Nella sua mano comparve una piccola sfera luminosa.
Aprì la sua mano, la luce si espanse in tutta la stanza. Ora riusciva a vedere ciò che lo circondava.
Attorno a lui c’erano solo pareti rocciose dalla conformazione naturale, stalattiti e stalagmiti erano sparse qua e la per quella che sembrava una caverna. Guardando verso l’alto riuscì a vedere l’apertura dalla quale era caduto.
Ma la sorpresa peggiore l’ebbe quando giro la testa. Affianco a lui giaceva lo scheletro di un umanoide di piccole dimensioni ormai ridotto a pezzi, quello che aveva toccato era in realtà un teschio.
Si alzò in piedi di scatto per il disgusto, nonostante la caviglia gli dolesse.
Poi si allontanò zoppicando, alla ricerca di una via di fuga.
Si appoggiò a una parete e la percorse in tutta la sua lunghezza fino a che non vide una piccola apertura, a forma di arco, dinnanzi a se.
Entrò ritrovandosi in una stanza completamente diversa.
C’erano ragnatele, o frammenti di esse, sparse ovunque. Proseguì lentamente scostandone qualcuna fino a che non si ritrovò in un'altra stanza più grande.
Si guardò ancora attorno, la volta rocciosa della caverna era completamente ricoperta da una ragnatela di grosse dimensioni.
Appesi al soffitto c’erano diversi corpi penzolanti, difficile stabilire chi o cosa fossero, avvolti accuratamente in diversi involucri appiccicosi.
Un brivido scese lungo la sua schiena. Iniziò lentamente a indietreggiare tenendo lo sguardo fisso verso quella strana ragnatela.
Era talmente sbigottito che non si accorse di urtare contro un qualcosa di molliccio alle sue spalle.
Sostò per qualche secondo paralizzato dalla paura, poi si voltò e rimase completamente spiazzato da ciò che vide.
Appeso alle sue spalle c’era un altro di quegli involucri appiccicosi, ma la cosa ancora più inquietante era il fatto che si poteva benissimo riconoscere il corpo di un halfling all’interno di essso.
Non poté fare a meno di lasciarsi scappare un urlo che echeggiò nella caverna.
Mirmo avvertì qualcosa alle sue spalle. Qualcosa si muoveva zampettando velocemente.
Si voltò di colpo puntando la luce in quella direzione. Ma niente, il suono cessò.
Dopo pochi secondi avvertì di nuovo il suono, ma questa volta sopra la sua testa. Puntò rapidamente la luce, ma non c’era nulla sul soffitto.
Non era certo una buona idea rimanere lì. Il piccolo halfling iniziò a correre, purtroppo nella direzione sbagliata.
Senza accorgersene finì dritto in un ragnatela, rimanendo impigliato tra i suoi fili appiccicosi.

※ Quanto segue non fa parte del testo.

Background: an optimization exercise with open tools, aiming at small area. Do not read the settings as production practice. Where RTL was checked, it was by simulation tests only, not by an equivalence proof against the original.

==> inputs of run a <==
==> flow/design.v <==
module CannyEdge(dAddrRegRow, dAddrRegCol, bWE, bCE, InData, OutData,
	OPMode, bOPEnable, dReadReg, dWriteReg, clk, rst_b);
input  [2:0] dAddrRegRow, dAddrRegCol;
input        bWE, bCE;
input  [7:0] InData;
output [7:0] OutData;
reg    [7:0] OutData;
input  [2:0] OPMode;
input        bOPEnable;
input  [3:0] dReadReg, dWriteReg;
input        clk, rst_b;
function [15:0] add;
	input [15:0] a, b;
	input ci;
	integer k;
	reg c;
	begin
		c = ci;
		for (k = 0; k < 16; k = k + 1) begin
			add[k] = a[k] ^ b[k] ^ c;
			c = (a[k] & b[k]) | (c & (a[k] ^ b[k]));
		end
	end
endfunction
function geq;
	input [13:0] a, b;
	integer k;
	reg c;
	begin
		c = 1'b1;
		for (k = 0; k < 14; k = k + 1)
			c = (a[k] & ~b[k]) | (c & (a[k] | ~b[k]));
		geq = c;
	end
endfunction
reg [7:0] X [0:24];
reg [1:0] y6;             
reg [7:0] zf;             
reg [2:0] cnt;            
reg [14:0] acc;           
reg [10:0] gx, gy;        
reg        flag;          
reg        thr;           
wire op   = bCE & ~bOPEnable;
wire act  = op & ~(cnt[2] & cnt[0]);
wire m_g  = (OPMode == 3'd0);
wire m_s  = (OPMode == 3'd1);
wire m_n  = (OPMode == 3'd2);
wire m_h  = (OPMode == 3'd3);
wire wr   = ~bCE & ~bWE;
wire rd   = ~bCE & bWE;
wire c_0  = (cnt == 3'd0);
wire c_1  = (cnt == 3'd1);
wire c_2  = (cnt == 3'd2);
wire c_3  = (cnt == 3'd3);
always @(posedge clk or negedge rst_b)
	if (!rst_b) cnt <= 3'd0;
	else if (op) cnt <= (cnt == 3'd5) ? cnt : cnt + 3'd1;
	else cnt <= 3'd0;
reg        mnh;
always @(posedge clk) mnh <= (OPMode[2:1] == 2'b01);
wire       d0 = (y6 == 2'd0);
wire [2:0] osel = (mnh & c_1 & ~d0) ? 3'd0 : (mnh & c_2 & d0) ? 3'd1 : cnt;
wire [2:0] ncol = c_1 ? (d0 ? 3'd0 : {1'b0, ~y6}) : (d0 ? 3'd2 : {1'b0, y6} - 3'd1);
reg  [4:0] rdec, cdec, odec, ndec;
always @* begin
	rdec = 5'd0; cdec = 5'd0; odec = 5'd0; ndec = 5'd0;
	case (dAddrRegRow)
	3'd0: rdec[0] = 1'b1;
	3'd1: rdec[1] = 1'b1;
	3'd2: rdec[2] = 1'b1;
	3'd3: rdec[3] = 1'b1;
	3'd4: rdec[4] = 1'b1;
	default: ;
	endcase
	case (dAddrRegCol)
	3'd0: cdec[0] = 1'b1;
	3'd1: cdec[1] = 1'b1;
	3'd2: cdec[2] = 1'b1;
	3'd3: cdec[3] = 1'b1;
	3'd4: cdec[4] = 1'b1;
	default: ;
	endcase
	case (osel)
	3'd0: odec[0] = 1'b1;
	3'd1: odec[1] = 1'b1;
	3'd2: odec[2] = 1'b1;
	3'd3: odec[3] = 1'b1;
	default: odec[4] = 1'b1;
	endcase
	case (ncol)
	3'd0: ndec[0] = 1'b1;
	3'd1: ndec[1] = 1'b1;
	3'd2: ndec[2] = 1'b1;
	3'd3: ndec[3] = 1'b1;
	default: ndec[4] = 1'b1;
	endcase
end
wire [4:0] rs = bCE ? odec : rdec;
wire [4:0] cs = bCE ? ndec : cdec;
wire [7:0] rb0 = ({8{rs[0]}} & X[0])  | ({8{rs[1]}} & X[5])  | ({8{rs[2]}} & X[10]) | ({8{rs[3]}} & X[15]) | ({8{rs[4]}} & X[20]);
wire [7:0] rb1 = ({8{rs[0]}} & X[1])  | ({8{rs[1]}} & X[6])  | ({8{rs[2]}} & X[11]) | ({8{rs[3]}} & X[16]) | ({8{rs[4]}} & X[21]);
wire [7:0] rb2 = ({8{rs[0]}} & X[2])  | ({8{rs[1]}} & X[7])  | ({8{rs[2]}} & X[12]) | ({8{rs[3]}} & X[17]) | ({8{rs[4]}} & X[22]);
wire [7:0] rb3 = ({8{rs[0]}} & X[3])  | ({8{rs[1]}} & X[8])  | ({8{rs[2]}} & X[13]) | ({8{rs[3]}} & X[18]) | ({8{rs[4]}} & X[23]);
wire [7:0] rb4 = ({8{rs[0]}} & X[4])  | ({8{rs[1]}} & X[9])  | ({8{rs[2]}} & X[14]) | ({8{rs[3]}} & X[19]) | ({8{rs[4]}} & X[24]);
wire [7:0] xr  = ({8{cs[0]}} & rb0) | ({8{cs[1]}} & rb1) | ({8{cs[2]}} & rb2) | ({8{cs[3]}} & rb3) | ({8{cs[4]}} & rb4);
wire [8:0]  gP  = add(rb0, rb4, 1'b0);
wire [8:0]  gQ  = add(rb1, rb3, 1'b0);
wire [9:0]  gPQ = add(gP, gQ, 1'b0);
wire [9:0]  gQR = add(gQ, {rb2, 1'b0}, 1'b0);
wire [11:0] gS  = add(gPQ, {gQR, 1'b0}, 1'b0);
wire [10:0] gE1 = add(gPQ, {rb2, 1'b0}, 1'b0);
wire [14:0] gsh = c_2 ? {gS, 2'b00} : cnt[0] ? {gS, 1'b0} : {3'b000, gS};
wire [14:0] gE  = c_2 ? ~{5'd0, gQ, 1'b0} : cnt[0] ? {4'd0, gE1} : 15'd0;
reg         k1, k2;
wire [14:0] acp = c_0 ? 15'd0 : acc;
wire [7:0]  lo1 = add(acp[6:0], gsh[6:0], 1'b0);
wire [7:0]  lo2 = add(lo1[6:0], gE[6:0], c_2);
wire [7:0]  hi1 = add(acp[14:7], gsh[14:7], k1 & ~c_0);
wire [7:0]  hi2 = add(hi1, gE[14:7], k2 & ~c_0);
always @(posedge clk)
	if (act & m_g) begin
		acc <= {hi2, lo2[6:0]};
		k1 <= lo1[7];
		k2 <= lo2[7];
	end
wire [7:0]  gres = add(acc[14:7], {7'd0, k2}, k1);
wire        sx = gx[10], sy = gy[10];
wire        nx = c_3 & sx, ny = c_3 & sy;
wire [10:0] dd = add({3'b000, rb2}, ~{3'b000, rb0}, 1'b1);
wire [10:0] ss = add(add(rb0, rb2, 1'b0), {rb1, 1'b0}, 1'b0);
wire [10:0] gxa = c_0 ? 11'd0 : (gx ^ {11{nx}});
wire [10:0] gxb = c_3 ? 11'd0 : c_1 ? {dd[9:0], 1'b0} : dd;
wire [10:0] gya = c_0 ? 11'd0 : (gy ^ {11{ny}});
wire [10:0] gyb = c_3 ? 11'd0 : c_2 ? ~ss : ss;
wire [10:0] gxn = add(gxa, gxb, nx);
wire [10:0] gyn = add(gya, gyb, c_2 | ny);
always @(posedge clk)
	if (act & m_s & ~cnt[2]) begin
		gx <= {c_3 ? sx ^ sy : gxn[10], gxn[9:0]};
		if (~cnt[0] | c_3) gy <= gyn;
	end
wire [9:0]  ax = gx[9:0];
wire [9:0]  ay = gy[9:0];
wire        ng = gx[10];
wire [11:0] gsum = add(ax, ay, 1'b0);
wire [13:0] m5 = add(ax, {ax, 2'b00}, ng);
wire [13:0] m1 = add(ax, 16'd0, ng);
wire        c0  = geq(m1, {ay, 1'b0});
wire        c90 = ~geq(m5, {ay, 1'b0});
wire [7:0]  dirv = c0 ? 8'd0 : c90 ? 8'd90 : ng ? 8'd135 : 8'd45;
wire [7:0] x6 = X[6];
wire       ge6 = geq(x6, xr);
reg        za, zb;
always @* begin
	case (y6)
	2'd0: begin za = zf[3]; zb = zf[4]; end
	2'd1: begin za = zf[2]; zb = zf[5]; end
	2'd2: begin za = zf[1]; zb = zf[6]; end
	default: begin za = zf[0]; zb = zf[7]; end
	endcase
end
wire       hi = (xr[7:4] != 4'd0) | (xr[3:0] == 4'hf);
wire       nmsw = act & m_n & c_2;
wire       ok = flag & ge6;
always @(posedge clk)
	if (act & (m_n | m_h) & c_1)
		flag <= m_n ? ge6 : (hi | za);
always @(posedge clk)
	if (act & m_h & c_2)
		thr <= (x6 >= 8'd15) | ((x6 > 8'd10) & (flag | hi | zb));
wire [7:0] wd = bCE ? 8'd0 : InData;
wire [4:0] na = d0 ? 5'd5 : (y6 == 2'd1) ? 5'd2 : (y6 == 2'd2) ? 5'd1 : 5'd0;
wire [4:0] nb = d0 ? 5'd7 : (y6 == 2'd1) ? 5'd10 : (y6 == 2'd2) ? 5'd11 : 5'd12;
wire       wx = wr & (dWriteReg == 4'd0);
integer i;
always @(posedge clk) begin
	for (i = 0; i < 25; i = i + 1)
		if ((wx & rdec[i / 5] & cdec[i % 5]) |
		    (nmsw & (ok ? (na == i || nb == i) : (i == 6))))
			X[i] <= wd;
end
always @(posedge clk)
	if (wr & (dWriteReg == 4'd1) & rdec[1] & cdec[1]) y6 <= InData[1:0];
wire zone = (InData == 8'd1);
wire wz   = wr & (dWriteReg == 4'd2);
always @(posedge clk) begin
	if (wz & rdec[0] & cdec[0]) zf[0] <= zone;
	if (wz & rdec[0] & cdec[1]) zf[1] <= zone;
	if (wz & rdec[0] & cdec[2]) zf[2] <= zone;
	if (wz & rdec[1] & cdec[0]) zf[3] <= zone;
	if (wz & rdec[1] & cdec[2]) zf[4] <= zone;
	if (wz & rdec[2] & cdec[0]) zf[5] <= zone;
	if (wz & rdec[2] & cdec[1]) zf[6] <= zone;
	if (wz & rdec[2] & cdec[2]) zf[7] <= zone;
end
always @(posedge clk)
	if (rd)
		case (dReadReg)
		4'd0: OutData <= gres;
		4'd1: OutData <= gsum[10:3];
		4'd2: OutData <= dirv;
		4'd3: OutData <= xr;
		4'd4: OutData <= {7'd0, thr};
		default: ;
		endcase
endmodule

Cercò di divincolarsi, ma sembrava tutto inutile.
Dopo diversi tentativi riuscì a liberare un braccio, poi un altro fino a liberarsi completamente.
Ma quando fu quasi libero avvertì un dolore dietro la spalla seguito da un bruciore intenso.

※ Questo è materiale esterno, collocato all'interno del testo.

Background: an optimization exercise with open tools, aiming at small area and a short achievable clock period. Do not read the settings as production practice.
Where RTL was checked, it was by simulation tests only, not by an equivalence proof against the original.
The RTL of run 1 was laid out without a check of its function.

$ cat design.v
module Banco_reg(
    input  wire        Clk,
    input  wire        Reset,
    input  wire        RegWrite,
    input  wire [4:0]  ReadRegNext,    
    input  wire [4:0]  WriteReg,
    input  wire [31:0] WriteData,
    output wire [31:0] ReadData
);
    wire [1023:0] q;
    reg  [31:0]   valid;
    reg  [31:0]   sel;
    wire [31:0]   wsel = RegWrite ? (32'd1 << WriteReg) : 32'd0;
    wire [31:0]   valid_nx = valid | wsel;
    genvar i;
    generate
        for (i = 0; i < 32; i = i + 1) begin : g_r
            reg [31:0] r;
            always @(posedge Clk)
                if (wsel[i]) r <= WriteData;
            assign q[32*i +: 32] = r;
        end
    endgenerate
    always @(posedge Clk or posedge Reset) begin
        if (Reset) valid <= 32'd0;
        else valid <= valid_nx;
    end
    always @(posedge Clk) sel <= (32'd1 << ReadRegNext) & valid_nx;
    reg [31:0] acc;
    integer j;
    always @(*) begin
        acc = 32'd0;
        for (j = 0; j < 32; j = j + 1) acc = acc | ({32{sel[j]}} & q[32*j +: 32]);
    end
    assign ReadData = acc;
endmodule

La vista iniziò ad annebbiarsi, i muscoli si intorpidirono e perse così il controllo dell’incantesimo, la luce si spense. Sentiva qualcosa sopra di lui che si muoveva rapidamente, lunghe zampe lo sfioravano avvolgendolo lentamente in una sostanza appiccicosa.

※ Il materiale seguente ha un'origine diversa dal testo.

What follows belongs to an exercise in optimizing a design on an open flow for small area; a production flow would make more cautious choices. At most, simulation tests tie the RTL to the original design; equivalence was not proved. Power and IR drop assume default switching activity.

## build 93
// axisafety
module axisafety (
		output	reg		o_read_fault,
		output	reg		o_write_fault,
		input	wire		S_AXI_ACLK,
		input	wire		S_AXI_ARESETN,
		output	reg		M_AXI_ARESETN,
		output	wire		comb_aresetn,
		input	wire		ext_resetn,
		output	wire		channel_up,
		input	wire [5:0]	S_AXI_AWID,
		input	wire [27:0]	S_AXI_AWADDR,
		input	wire [7:0]	S_AXI_AWLEN,
		input	wire [2:0]	S_AXI_AWSIZE,
		input	wire [1:0]	S_AXI_AWBURST,
		input	wire		S_AXI_AWLOCK,
		input	wire [3:0]	S_AXI_AWCACHE,
		input	wire [2:0]	S_AXI_AWPROT,
		input	wire [3:0]	S_AXI_AWQOS,
		input	wire		S_AXI_AWVALID,
		output	reg		S_AXI_AWREADY,
		input	wire [31:0]	S_AXI_WDATA,
		input	wire [3:0]	S_AXI_WSTRB,
		input	wire		S_AXI_WLAST,
		input	wire		S_AXI_WVALID,
		output	reg		S_AXI_WREADY,
		output	wire [5:0]	S_AXI_BID,
		output	reg [1:0]	S_AXI_BRESP,
		output	reg		S_AXI_BVALID,
		input	wire		S_AXI_BREADY,
		input	wire [5:0]	S_AXI_ARID,
		input	wire [27:0]	S_AXI_ARADDR,
		input	wire [7:0]	S_AXI_ARLEN,
		input	wire [2:0]	S_AXI_ARSIZE,
		input	wire [1:0]	S_AXI_ARBURST,
		input	wire		S_AXI_ARLOCK,
		input	wire [3:0]	S_AXI_ARCACHE,
		input	wire [2:0]	S_AXI_ARPROT,
		input	wire [3:0]	S_AXI_ARQOS,
		input	wire		S_AXI_ARVALID,
  ...
For scale: roughly 330 flip-flops, roughly 11000 um^2 of cells after synthesis.
export LEC_CHECK = 0
export CAP_MARGIN = 20
export CORE_MARGIN = 2
export CORE_UTILIZATION = 40
export CTS_BUF_LIST = sky130_fd_sc_hd__clkbuf_8
export CTS_CLUSTER_DIAMETER = 40
export CTS_CLUSTER_SIZE = 20
export SLEW_MARGIN = 20
create_clock -name core_clock -period 10.0 [get_ports {S_AXI_ACLK}]
standard.sh (not shown) runs the stock make flow with config.mk's settings and CLKGATE_MAP_FILE= SYNTH_SCRIPT=/design/flow/synth_recipe.tcl, a recipe that flattens the netlist after the stock synthesis.
==> flow/flow/run.sh <==
#!/bin/bash
# Standard ORFS layout (standard.sh), with two changes:
#  - synthesis maps the logic with an area-oriented ABC script (flow/synth.tcl);
#  - the port buffers are the smallest buffer cell, sky130_fd_sc_hd__buf_1.
# All of the ORFS tools' output goes to orfs_make.log here, and each step's
# own log stays under orfs/logs/.
set -euo pipefail
export FLOW_WORK="$PWD"
bash standard.sh "SYNTH_SCRIPT=$FLOW_WORK/flow/synth.tcl" \
  "BUFFER_PORTS_ARGS=-buffer_cell sky130_fd_sc_hd__buf_1" finish > orfs_make.log 2>&1
==> flow/flow/abc_area.script <==
strash
dch -f
amap -F 5 -A 5
mfs2
strash
dch -f
amap -F 5 -A 5
==> flow/flow/synth.tcl <==
# The standard flow's synthesis (synth_recipe.tcl, unchanged), with ABC's technology
# mapping run with an area-oriented script (flow/abc_area.script) in place
# of ORFS's default one.  Registers are mapped before ABC runs, so they
# are the standard synthesis's, with the same names and cells.
proc abc {args} {
  set i [lsearch -exact $args -script]
  if {$i >= 0} {
    lset args [expr {$i + 1}] $::env(FLOW_WORK)/flow/abc_area.script
  }
  yosys abc {*}$args
}
source $::env(FLOW_WORK)/synth_recipe.tcl
## Diff of input files: build 3 against build 93
# build 93
export LEC_CHECK = 0
export CAP_MARGIN = 20
export CORE_MARGIN = 2
export CORE_UTILIZATION = 40
export CTS_BUF_LIST = sky130_fd_sc_hd__clkbuf_8
export CTS_CLUSTER_DIAMETER = 40
export CTS_CLUSTER_SIZE = 20
export SLEW_MARGIN = 20
create_clock -name core_clock -period 10.0 [get_ports {S_AXI_ACLK}]
# build 3
export LEC_CHECK = 0
export CAP_MARGIN = 20
export CORE_MARGIN = 2
export CORE_UTILIZATION = 40
export CTS_BUF_LIST = sky130_fd_sc_hd__clkbuf_4
export CTS_CLUSTER_DIAMETER = 50
export CTS_CLUSTER_SIZE = 10
export SLEW_MARGIN = 20
create_clock -name core_clock -period 10.0 [get_ports {S_AXI_ACLK}]
--- outcome ---
The delay of the slowest cell on the worst path on build 3 is in line with that on build 93. Compared with build 93, build 3 shows a clock distribution power that is 35% lower. Number of vias after detailed routing delta (build 3 -> build 93): insignificant. Build 93 -> build 3: total power of the final layout decreased by more than 10%. Looking at build 3 and build 93, the net total in the final layout is a wash. The worst reg-to-reg setup slack of build 3 is lower than that of build 93. Post-route worst hold slack: build 3 better than build 93. Diff build 93..build 3 | required time of the worst setup path | negligible. From build 93 to build 3 the numbers moved as follows: CTS buffer count went down by 6.8%; number of cells in the finished layout apart from fillers went down by 6.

Non riusciva più a muovere un muscolo, era chiaro che le forze lo stavano abbandonando. Poi anche gli ultimi sensi si spensero e non vide ne udì più nulla.


[1]Halfling: umanoide di bassa statura, simile agli umani nell’aspetto. Hanno orecchie leggermente a punta e i loro piedi sono lunghi e tozzi.